What is required:
Within the data below, how many lines contain "delays"? Reply with the number only.

- - -

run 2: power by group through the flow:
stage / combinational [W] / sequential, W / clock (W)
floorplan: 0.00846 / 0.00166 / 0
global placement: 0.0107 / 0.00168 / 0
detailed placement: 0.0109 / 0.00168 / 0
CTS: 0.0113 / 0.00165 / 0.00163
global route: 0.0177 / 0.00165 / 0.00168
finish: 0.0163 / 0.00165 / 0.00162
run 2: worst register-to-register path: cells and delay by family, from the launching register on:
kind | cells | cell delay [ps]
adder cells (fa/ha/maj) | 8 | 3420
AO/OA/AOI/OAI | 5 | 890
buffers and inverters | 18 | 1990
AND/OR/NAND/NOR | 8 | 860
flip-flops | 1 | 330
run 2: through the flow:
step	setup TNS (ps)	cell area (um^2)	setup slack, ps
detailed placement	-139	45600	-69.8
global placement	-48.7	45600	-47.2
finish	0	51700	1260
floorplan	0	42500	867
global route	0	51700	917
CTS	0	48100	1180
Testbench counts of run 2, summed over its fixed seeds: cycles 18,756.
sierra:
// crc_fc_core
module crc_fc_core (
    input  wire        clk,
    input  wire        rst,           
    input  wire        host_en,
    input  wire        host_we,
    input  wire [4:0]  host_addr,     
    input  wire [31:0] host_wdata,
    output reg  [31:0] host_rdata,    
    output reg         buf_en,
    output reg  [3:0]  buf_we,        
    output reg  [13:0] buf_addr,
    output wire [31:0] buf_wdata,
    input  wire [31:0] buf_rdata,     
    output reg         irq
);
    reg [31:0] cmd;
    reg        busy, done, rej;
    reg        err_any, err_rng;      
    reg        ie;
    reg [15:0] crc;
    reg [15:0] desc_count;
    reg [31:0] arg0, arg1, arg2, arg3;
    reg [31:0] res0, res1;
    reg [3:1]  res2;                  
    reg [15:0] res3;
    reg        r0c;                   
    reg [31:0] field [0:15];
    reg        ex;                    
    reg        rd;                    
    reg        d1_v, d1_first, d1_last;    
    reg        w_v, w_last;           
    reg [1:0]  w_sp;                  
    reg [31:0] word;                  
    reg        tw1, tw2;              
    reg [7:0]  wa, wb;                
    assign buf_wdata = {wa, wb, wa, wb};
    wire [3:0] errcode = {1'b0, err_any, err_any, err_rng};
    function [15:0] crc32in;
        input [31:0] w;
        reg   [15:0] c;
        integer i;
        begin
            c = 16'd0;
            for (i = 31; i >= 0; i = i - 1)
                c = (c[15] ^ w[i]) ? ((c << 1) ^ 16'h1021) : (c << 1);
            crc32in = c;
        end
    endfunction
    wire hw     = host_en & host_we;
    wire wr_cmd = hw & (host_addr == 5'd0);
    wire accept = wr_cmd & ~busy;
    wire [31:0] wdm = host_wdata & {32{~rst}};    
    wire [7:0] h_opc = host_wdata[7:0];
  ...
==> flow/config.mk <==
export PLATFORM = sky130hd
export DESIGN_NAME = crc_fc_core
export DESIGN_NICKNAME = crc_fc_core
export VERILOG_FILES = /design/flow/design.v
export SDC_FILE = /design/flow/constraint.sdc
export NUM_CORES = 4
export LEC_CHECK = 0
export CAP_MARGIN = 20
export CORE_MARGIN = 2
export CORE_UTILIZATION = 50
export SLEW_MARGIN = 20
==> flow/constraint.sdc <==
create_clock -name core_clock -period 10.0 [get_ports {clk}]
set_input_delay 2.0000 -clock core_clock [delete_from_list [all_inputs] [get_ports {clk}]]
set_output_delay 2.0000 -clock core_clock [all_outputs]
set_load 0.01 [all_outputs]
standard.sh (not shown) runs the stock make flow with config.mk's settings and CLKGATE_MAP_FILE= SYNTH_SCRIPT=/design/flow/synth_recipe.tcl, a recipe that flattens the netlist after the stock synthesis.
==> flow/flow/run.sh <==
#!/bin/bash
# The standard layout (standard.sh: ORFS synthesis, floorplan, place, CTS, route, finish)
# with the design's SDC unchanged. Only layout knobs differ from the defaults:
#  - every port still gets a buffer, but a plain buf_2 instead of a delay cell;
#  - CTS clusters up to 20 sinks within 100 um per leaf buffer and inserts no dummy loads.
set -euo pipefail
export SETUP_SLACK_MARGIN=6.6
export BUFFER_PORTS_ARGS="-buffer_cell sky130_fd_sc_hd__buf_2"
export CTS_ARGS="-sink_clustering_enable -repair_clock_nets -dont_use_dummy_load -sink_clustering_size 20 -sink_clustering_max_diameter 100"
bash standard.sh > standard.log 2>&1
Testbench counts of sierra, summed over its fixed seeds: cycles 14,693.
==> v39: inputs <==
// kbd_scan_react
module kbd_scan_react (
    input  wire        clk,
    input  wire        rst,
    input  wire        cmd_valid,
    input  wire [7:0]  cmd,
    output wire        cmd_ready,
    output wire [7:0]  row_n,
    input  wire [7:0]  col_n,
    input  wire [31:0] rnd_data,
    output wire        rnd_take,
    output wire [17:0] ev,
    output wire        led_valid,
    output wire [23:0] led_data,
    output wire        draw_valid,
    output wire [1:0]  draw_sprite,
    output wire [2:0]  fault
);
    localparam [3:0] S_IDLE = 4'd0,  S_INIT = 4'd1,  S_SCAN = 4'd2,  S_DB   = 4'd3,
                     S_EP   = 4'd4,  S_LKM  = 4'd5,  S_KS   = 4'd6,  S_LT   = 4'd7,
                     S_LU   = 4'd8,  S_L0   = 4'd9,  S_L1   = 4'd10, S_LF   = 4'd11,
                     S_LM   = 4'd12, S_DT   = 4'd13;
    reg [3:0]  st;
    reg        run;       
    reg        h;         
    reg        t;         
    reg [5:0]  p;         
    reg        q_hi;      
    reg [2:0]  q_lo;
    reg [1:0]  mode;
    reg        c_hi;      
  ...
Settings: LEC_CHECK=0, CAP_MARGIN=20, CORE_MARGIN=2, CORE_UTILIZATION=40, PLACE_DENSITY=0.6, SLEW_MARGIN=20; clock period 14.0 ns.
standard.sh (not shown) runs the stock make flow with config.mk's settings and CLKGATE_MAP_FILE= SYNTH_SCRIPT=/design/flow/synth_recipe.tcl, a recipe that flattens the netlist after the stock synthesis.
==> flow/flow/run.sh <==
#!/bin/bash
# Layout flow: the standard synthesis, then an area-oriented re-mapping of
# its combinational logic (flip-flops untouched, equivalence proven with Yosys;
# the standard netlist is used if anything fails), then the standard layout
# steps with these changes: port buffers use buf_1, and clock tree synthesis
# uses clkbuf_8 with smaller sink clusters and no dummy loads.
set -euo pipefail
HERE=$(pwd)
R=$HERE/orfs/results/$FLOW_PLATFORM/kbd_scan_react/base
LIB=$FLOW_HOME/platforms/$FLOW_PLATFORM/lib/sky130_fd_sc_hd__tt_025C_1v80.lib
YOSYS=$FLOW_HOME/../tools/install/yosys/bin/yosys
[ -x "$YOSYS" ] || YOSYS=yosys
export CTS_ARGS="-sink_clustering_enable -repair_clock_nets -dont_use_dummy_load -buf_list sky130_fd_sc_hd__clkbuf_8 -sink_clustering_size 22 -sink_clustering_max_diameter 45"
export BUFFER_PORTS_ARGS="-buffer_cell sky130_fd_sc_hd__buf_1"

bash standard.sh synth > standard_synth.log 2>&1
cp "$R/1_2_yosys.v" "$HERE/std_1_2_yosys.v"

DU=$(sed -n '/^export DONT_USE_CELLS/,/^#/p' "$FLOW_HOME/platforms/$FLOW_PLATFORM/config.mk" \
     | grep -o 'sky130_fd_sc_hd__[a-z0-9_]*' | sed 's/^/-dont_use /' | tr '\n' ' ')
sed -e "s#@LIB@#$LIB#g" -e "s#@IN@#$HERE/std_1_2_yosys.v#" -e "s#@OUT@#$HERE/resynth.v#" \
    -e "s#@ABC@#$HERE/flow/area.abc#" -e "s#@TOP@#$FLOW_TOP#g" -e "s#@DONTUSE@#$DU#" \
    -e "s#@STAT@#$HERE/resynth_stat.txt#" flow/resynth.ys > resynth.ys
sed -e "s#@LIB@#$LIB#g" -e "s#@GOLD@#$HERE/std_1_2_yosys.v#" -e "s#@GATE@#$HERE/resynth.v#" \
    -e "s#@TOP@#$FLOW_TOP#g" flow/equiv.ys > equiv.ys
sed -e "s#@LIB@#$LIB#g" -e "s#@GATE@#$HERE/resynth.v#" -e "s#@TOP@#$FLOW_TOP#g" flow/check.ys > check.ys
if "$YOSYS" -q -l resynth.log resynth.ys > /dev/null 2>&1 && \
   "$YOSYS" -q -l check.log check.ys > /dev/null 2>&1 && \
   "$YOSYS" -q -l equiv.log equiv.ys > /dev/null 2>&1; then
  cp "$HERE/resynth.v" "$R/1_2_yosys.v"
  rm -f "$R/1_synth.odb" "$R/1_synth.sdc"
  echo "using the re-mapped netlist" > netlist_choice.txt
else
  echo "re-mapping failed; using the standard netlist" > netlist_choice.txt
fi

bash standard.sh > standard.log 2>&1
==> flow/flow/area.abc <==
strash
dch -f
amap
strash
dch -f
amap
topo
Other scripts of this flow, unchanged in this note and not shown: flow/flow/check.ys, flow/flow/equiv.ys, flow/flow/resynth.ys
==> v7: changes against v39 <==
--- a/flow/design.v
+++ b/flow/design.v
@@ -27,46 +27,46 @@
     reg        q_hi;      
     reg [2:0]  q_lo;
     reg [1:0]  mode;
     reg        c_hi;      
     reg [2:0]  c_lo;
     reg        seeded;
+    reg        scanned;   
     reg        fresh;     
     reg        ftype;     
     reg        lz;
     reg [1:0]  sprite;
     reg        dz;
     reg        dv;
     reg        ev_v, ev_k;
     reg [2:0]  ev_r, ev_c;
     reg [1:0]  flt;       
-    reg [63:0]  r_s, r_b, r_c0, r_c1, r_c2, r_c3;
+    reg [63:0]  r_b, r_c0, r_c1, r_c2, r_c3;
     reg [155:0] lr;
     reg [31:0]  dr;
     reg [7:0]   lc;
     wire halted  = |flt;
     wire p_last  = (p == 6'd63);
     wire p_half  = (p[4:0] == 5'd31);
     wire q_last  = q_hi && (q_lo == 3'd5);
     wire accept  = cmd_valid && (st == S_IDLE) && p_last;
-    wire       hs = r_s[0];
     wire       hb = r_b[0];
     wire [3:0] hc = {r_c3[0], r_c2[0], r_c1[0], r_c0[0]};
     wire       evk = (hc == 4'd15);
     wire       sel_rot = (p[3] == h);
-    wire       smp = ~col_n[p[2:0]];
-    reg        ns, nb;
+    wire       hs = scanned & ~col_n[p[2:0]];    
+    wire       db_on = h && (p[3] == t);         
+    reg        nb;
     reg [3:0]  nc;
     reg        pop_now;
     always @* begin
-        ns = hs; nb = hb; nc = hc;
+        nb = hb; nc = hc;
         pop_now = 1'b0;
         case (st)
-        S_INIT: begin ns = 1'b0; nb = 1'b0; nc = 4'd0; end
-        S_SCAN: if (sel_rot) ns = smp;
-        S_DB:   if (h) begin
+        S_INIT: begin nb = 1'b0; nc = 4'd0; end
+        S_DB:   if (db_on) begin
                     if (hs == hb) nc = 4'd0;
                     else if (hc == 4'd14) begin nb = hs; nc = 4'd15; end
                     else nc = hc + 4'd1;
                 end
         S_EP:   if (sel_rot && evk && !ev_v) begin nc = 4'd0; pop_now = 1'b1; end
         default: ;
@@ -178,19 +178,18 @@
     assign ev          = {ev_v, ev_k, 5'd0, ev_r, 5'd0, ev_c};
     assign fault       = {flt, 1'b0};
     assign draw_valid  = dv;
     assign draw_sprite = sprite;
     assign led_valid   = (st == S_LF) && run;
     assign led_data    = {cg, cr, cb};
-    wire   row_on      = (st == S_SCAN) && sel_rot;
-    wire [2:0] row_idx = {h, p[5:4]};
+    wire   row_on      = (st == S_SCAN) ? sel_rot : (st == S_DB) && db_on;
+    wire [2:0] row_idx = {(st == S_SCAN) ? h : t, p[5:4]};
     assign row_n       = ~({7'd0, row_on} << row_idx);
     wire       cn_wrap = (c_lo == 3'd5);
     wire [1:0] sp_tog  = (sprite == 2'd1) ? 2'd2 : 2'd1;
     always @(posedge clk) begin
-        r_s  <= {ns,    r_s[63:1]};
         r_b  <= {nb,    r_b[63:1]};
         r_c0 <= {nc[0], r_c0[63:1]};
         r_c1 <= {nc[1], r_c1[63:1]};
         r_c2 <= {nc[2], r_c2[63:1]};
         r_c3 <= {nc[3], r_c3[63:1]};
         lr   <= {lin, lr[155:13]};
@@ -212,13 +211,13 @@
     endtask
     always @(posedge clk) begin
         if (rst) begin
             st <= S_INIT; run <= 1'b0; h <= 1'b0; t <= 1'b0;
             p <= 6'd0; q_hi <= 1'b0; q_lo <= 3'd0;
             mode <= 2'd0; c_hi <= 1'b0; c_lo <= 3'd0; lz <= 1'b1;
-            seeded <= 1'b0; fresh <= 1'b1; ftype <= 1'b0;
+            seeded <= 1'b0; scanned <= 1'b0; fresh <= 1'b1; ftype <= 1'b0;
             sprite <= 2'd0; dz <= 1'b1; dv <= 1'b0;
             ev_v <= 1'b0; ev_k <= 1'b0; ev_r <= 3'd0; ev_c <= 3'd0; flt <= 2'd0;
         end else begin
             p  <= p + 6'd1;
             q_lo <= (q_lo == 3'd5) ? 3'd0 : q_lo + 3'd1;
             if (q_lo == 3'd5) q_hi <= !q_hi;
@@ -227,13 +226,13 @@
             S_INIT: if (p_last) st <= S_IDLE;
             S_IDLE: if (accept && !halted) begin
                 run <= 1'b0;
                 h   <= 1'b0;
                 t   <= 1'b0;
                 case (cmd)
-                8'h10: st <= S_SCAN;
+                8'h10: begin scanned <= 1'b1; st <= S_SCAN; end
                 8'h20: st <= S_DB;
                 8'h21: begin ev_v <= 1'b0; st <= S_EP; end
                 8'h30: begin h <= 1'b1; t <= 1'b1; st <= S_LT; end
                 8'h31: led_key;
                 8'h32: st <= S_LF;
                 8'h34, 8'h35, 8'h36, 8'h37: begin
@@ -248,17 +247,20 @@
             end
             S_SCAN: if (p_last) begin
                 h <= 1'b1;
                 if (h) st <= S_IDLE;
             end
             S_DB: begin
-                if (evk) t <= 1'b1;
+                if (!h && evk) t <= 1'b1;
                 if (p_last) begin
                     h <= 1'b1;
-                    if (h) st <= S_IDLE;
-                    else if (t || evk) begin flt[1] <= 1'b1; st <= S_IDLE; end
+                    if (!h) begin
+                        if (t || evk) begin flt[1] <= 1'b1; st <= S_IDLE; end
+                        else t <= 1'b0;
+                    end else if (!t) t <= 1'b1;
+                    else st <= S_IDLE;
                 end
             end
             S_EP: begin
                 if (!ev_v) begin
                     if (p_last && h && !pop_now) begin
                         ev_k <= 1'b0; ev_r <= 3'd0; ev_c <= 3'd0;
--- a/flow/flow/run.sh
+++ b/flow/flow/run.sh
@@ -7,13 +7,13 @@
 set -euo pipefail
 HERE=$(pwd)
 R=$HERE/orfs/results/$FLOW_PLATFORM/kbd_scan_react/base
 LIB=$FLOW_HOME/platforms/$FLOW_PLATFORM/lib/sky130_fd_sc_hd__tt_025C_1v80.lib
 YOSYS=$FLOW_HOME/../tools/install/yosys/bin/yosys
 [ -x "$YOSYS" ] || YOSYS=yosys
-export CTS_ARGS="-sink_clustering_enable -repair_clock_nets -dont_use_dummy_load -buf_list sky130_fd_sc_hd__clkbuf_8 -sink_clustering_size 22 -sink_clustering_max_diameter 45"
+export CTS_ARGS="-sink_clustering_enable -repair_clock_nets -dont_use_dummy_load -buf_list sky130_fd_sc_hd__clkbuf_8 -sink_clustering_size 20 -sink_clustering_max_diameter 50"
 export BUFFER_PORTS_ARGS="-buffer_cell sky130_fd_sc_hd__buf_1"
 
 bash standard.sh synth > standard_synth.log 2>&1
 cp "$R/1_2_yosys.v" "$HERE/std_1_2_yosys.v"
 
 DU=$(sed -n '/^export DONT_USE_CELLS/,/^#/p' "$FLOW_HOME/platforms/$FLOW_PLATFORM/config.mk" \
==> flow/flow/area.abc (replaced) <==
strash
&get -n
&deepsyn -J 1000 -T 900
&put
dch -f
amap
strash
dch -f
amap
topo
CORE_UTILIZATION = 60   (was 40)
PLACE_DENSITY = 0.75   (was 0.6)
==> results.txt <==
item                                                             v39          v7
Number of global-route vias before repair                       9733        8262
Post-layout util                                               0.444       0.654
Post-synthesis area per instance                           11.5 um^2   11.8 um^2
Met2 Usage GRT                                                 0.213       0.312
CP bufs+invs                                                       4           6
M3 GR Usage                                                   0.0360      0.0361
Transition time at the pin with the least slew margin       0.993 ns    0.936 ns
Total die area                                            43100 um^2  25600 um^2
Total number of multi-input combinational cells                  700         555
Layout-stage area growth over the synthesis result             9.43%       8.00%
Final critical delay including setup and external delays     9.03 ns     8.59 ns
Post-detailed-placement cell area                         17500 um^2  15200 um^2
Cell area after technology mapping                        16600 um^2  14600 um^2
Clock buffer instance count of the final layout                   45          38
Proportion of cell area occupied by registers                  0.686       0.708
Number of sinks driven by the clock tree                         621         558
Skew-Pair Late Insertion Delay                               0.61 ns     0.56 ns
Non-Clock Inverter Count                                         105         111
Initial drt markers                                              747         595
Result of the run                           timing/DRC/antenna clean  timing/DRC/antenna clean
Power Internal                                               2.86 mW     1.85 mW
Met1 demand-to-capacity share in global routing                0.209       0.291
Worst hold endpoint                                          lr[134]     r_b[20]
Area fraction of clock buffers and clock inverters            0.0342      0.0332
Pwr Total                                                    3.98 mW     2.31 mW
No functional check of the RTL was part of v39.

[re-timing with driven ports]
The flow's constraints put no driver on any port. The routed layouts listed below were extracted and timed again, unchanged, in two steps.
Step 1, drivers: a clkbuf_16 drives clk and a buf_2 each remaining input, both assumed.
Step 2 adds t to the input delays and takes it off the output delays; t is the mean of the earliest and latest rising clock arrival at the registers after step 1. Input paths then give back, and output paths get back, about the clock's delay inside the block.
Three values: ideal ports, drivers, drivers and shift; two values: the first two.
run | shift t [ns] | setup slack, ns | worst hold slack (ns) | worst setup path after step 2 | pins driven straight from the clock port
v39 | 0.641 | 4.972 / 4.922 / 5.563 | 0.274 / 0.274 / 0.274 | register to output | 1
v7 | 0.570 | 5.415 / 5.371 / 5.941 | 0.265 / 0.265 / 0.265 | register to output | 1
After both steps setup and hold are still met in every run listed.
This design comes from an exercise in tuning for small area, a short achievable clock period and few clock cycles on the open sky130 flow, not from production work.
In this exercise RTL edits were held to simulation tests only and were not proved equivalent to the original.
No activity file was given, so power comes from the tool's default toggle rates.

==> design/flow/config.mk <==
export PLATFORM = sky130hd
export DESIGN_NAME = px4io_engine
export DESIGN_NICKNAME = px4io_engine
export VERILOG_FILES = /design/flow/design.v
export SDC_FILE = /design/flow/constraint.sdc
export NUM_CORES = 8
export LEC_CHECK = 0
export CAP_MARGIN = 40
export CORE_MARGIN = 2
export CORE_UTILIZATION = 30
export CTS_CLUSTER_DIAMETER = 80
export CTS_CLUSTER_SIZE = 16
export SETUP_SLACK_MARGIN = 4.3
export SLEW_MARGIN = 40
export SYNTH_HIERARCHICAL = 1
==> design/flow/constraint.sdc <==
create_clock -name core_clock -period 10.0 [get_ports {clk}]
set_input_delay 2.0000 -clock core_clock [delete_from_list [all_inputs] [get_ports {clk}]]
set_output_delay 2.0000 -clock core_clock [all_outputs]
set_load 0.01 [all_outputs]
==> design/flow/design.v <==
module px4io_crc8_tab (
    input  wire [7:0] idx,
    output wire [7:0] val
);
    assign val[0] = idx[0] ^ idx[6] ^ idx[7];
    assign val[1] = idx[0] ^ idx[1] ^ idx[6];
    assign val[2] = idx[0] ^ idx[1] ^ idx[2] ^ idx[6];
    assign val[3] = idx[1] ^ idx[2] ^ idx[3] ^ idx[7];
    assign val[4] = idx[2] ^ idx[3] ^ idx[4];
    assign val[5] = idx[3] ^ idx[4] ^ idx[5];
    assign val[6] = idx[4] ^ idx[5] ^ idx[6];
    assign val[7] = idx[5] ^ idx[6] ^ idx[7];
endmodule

- - -

Solved exercise:
2